Whatever Happened To That HUGE Louisiana Sinkhole?

On August 22, 2013 by Tim Newman

Massive Sinkhole Louisiana

Welcome to Assumption Parish, Louisiana where a massive sinkhole opened up, covering 25 acres of land the video below went viral in 2012; it ate anything it fancied.

When this huge, brand new pond did eventually stop eating things it began belching out oil and gas. Then the sinkhole – now called the Bayou Corne sinkhole – got peckish again and started munching on the surrounding area, growing at an alarming rate.

The sinkhole is thought to have been caused by the collapse of a salt dome cavern – a giant underground mine, run by the Texas Brine Company,  which closed years ago.

Louisiana hosts a number of salt domes. Some are as deep as 35,000 feet below the surface and as large as Everest. It seems that the salt mining and an oil-gas storage sheath were in too close proximity. They weren’t illegally close, but, judging by the results, they were too close.
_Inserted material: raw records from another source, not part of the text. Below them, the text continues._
**config.mk**
```make
export PLATFORM = sky130hd
export DESIGN_NAME = lbc_top
export DESIGN_NICKNAME = d
export VERILOG_FILES = /design/src/rtl/lbc_pkg.sv /design/src/rtl/lbc_sync.sv /design/src/rtl/lbc_fifo.sv /design/src/rtl/lbc_top.sv
export VERILOG_INCLUDE_DIRS = /design/src /design/src/rtl
export SDC_FILE = /design/constraint.sdc
export NUM_CORES = 1
export LEC_CHECK = 0
export ABC_AREA = 1
export BUFFER_PORTS_ARGS = -buffer_cell sky130_fd_sc_hd__buf_2
export CAP_MARGIN = 10
export CORE_MARGIN = 10
export CORE_UTILIZATION = 57
export DETAILED_ROUTE_END_ITERATION = 10
export PLACE_DENSITY_LB_ADDON = 0.15
export SLEW_MARGIN = 40
export SYNTH_ARGS = -nofsm -noshare
export SYNTH_HDL_FRONTEND = slang
export SYNTH_SLANG_ARGS = --single-unit
```
**constraint.sdc**
```tcl
create_clock -name i_clk -period 9.61 [get_ports i_clk]
set_input_delay 0.4805 -clock i_clk [delete_from_list [all_inputs] [get_ports i_clk]]
set_output_delay 0.4805 -clock i_clk [all_outputs]
set_load 0.05 [all_outputs]
```
File: src/common/i2c_regs_pkg.sv
// Shared constants for the two-wire register access port
package i2c_regs_pkg;
  // Seven-bit base addresses picked by the select pin
  localparam logic [6:0] BASE_ADDR_LOW  = 7'h44;
  localparam logic [6:0] BASE_ADDR_HIGH = 7'h45;
  // Register map
  localparam int         REG_COUNT            = 32;
  localparam logic [7:0] BRIGHTNESS_CONTROL   = 8'h0a;
  localparam logic [7:0] REG_RESET_VALUE      = 8'h00;
  localparam logic [7:0] POINTER_RESET_VALUE  = 8'h00;
  // Bit counting
  localparam logic [2:0] BIT_COUNT_LAST = 3'h7;
  localparam logic [2:0] BIT_COUNT_INIT = 3'h0;
  // Link timing
  localparam int CLK_PERIOD_NS    = 100;
  localparam int MAX_BIT_RATE_KBPS = 100;
  localparam int LINK_BIT_NS      = 1000000 / MAX_BIT_RATE_KBPS;
  localparam int LINK_BIT_CYCLES  = LINK_BIT_NS / CLK_PERIOD_NS;
endpackage
==> config.mk <==
export PLATFORM = sky130hd
export DESIGN_NAME = gatc_top
export DESIGN_NICKNAME = d
export VERILOG_FILES = /design/src/rtl/gatc_pkg.sv /design/src/rtl/gatc_top.sv
export SDC_FILE = /design/constraint.sdc
export NUM_CORES = 1
export LEC_CHECK = 0
export ABC_AREA = 1
export ABC_CLOCK_PERIOD_IN_PS = 2800
export BUFFER_PORTS_ARGS = -buffer_cell sky130_fd_sc_hd__clkbuf_2
export CELL_PAD_IN_SITES_DETAIL_PLACEMENT = 0
export CELL_PAD_IN_SITES_GLOBAL_PLACEMENT = 1
export CORE_MARGIN = 2
export CORE_UTILIZATION = 30
export CTS_CLUSTER_DIAMETER = 30
export DETAILED_ROUTE_END_ITERATION = 10
export PLACE_DENSITY_LB_ADDON = 0.1
export SKIP_LAST_GASP = 1
export SLEW_MARGIN = 20
export SYNTH_ARGS = -nofsm -noshare
export SYNTH_HDL_FRONTEND = slang
export SYNTH_SLANG_ARGS = --single-unit
==> constraint.sdc <==
create_clock -name ref_clk_i -period 2.8 [get_ports ref_clk_i]
set_clock_uncertainty 0.2 [all_clocks]
set_input_delay 0.14 -clock ref_clk_i [delete_from_list [all_inputs] [get_ports ref_clk_i]]
set_output_delay 0.14 -clock ref_clk_i [all_outputs]
set_load 0.01 [all_outputs]
===== src/include/afesp_cfg.svh =====
// Purpose: Offsets, field positions, reset values and divider counts
// Assumes: Included by the core module only, not by the package
// Notes:   Counts are in half periods of the clock they divide
`ifndef AFESP_CFG_SVH
`define AFESP_CFG_SVH

// ---------------------------------------------
// Register offsets
// ---------------------------------------------
`define AFESP_REG_PORT_MODE    3'h0
`define AFESP_REG_CLOCK_RATE   3'h1
`define AFESP_REG_REF_POWER    3'h2
`define AFESP_REG_PAIR_ONE     3'h3
`define AFESP_REG_PAIR_TWO     3'h4
`define AFESP_REG_PAIR_THREE   3'h5
`define AFESP_REG_AUX_G        3'h6
`define AFESP_REG_AUX_H        3'h7
`define AFESP_REG_RESET        8'h00

// ---------------------------------------------
// Field positions
// ---------------------------------------------
`define AFESP_PM_DATA_PROGRAM  0
`define AFESP_PM_MIXED_MODE    1
`define AFESP_PM_SOFT_RESET    7
`define AFESP_CR_DECIM_LSB     0
`define AFESP_CR_SERIAL_LSB    2
`define AFESP_CR_MASTER_LSB    4

// ---------------------------------------------
// Divider limits (count value minus one)
// ---------------------------------------------
`define AFESP_MCK_DIV1         3'h0
`define AFESP_MCK_DIV2         3'h1
`define AFESP_MCK_DIV3         3'h2
`define AFESP_MCK_DIV4         3'h3
`define AFESP_MCK_DIV5         3'h4
`define AFESP_SCK_DIV8         3'h7
`define AFESP_SCK_DIV4         3'h3
`define AFESP_SCK_DIV2         3'h1
`define AFESP_SCK_DIV1         3'h0
`define AFESP_SMP_DIV2048      12'hfff
`define AFESP_SMP_DIV1024      12'h7ff
`define AFESP_SMP_DIV512       12'h3ff
`define AFESP_SMP_DIV256       12'h1ff
`define AFESP_LAST_BIT         4'hf
`endif


===== src/include/afesp_pkg.sv =====
// Purpose: Types shared by the serial port and clock control block
// Assumes: Constants live in afesp_cfg.svh
// Notes:   Control word layout is bit 15 down to bit 0
package afesp_pkg;

  // ---------------------------------------------
  // Control word
  // ---------------------------------------------
  typedef struct packed {
    logic       ctrl;
    logic       rd;
    logic [2:0] dev;
    logic [2:0] reg_addr;
    logic [7:0] data;
  } afesp_ctrl_word_t;

  // ---------------------------------------------
  // Link pins driven by the front end
  // ---------------------------------------------
  typedef struct packed {
    logic sclk;
    logic fsync;
    logic sdo;
  } afesp_link_t;

  typedef enum logic {
    AFESP_IDLE,
    AFESP_SHIFT
  } afesp_state_t;

endpackage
Local communities were evacuated – more than 350 residents in total. It’s such a cool video, though:



That video was filmed when the sinkhole spanned just a few acres. By February 2014, the sinkhole had reached 26 acres and showed no signs of slowing. As it stands, no one knows when residents will be able to return to their homes.

As you can imagine, residents are a little jazzed off that a company has totally destroyed their lives. One resident, called Kenny Simoneaux, asked his grandchildren to lock away his ammunition; he was interviewed in 2013:

“The God of my understanding says, ‘As you sow, so shall you reap,’ I’m so goddamn mad I could kill somebody.'”

Fair enough, mate.

Texas Brine are still working to salvage the mess they caused, but, to be honest, there’s little they can do but look busy. The company have been paying each of the residents $875 per week for the duration of the evacuation (even to those who are staying in their homes in defiance).

Bayou Corne Sinkhole

(Image above taken from the official Facebook page for the sinkhole).

Another local chap, Mike Schaff, gives us a snapshot of the the general feelings the residents have about Texas Brine’s settlement payments:

“They think we’re just a bunch of ignorant coonasses.”

Some residents have now reached buyout agreements with Texas Brine, others decided to sue. In true American fashion, Texas Brine decided that if legal action was going to happen, they would sue another company – Occidental Petroleum.

Texas Brine blame them for triggering the salt dome collapse when they drilled an oil well in 1986. They’re looking for $100 million in compensation. Good luck with that.

UPDATE AUGUST 2016: the sinkhole stopped growing when it reached 35 acres and 750 feet deep; residents were told they could move back home in June 2016.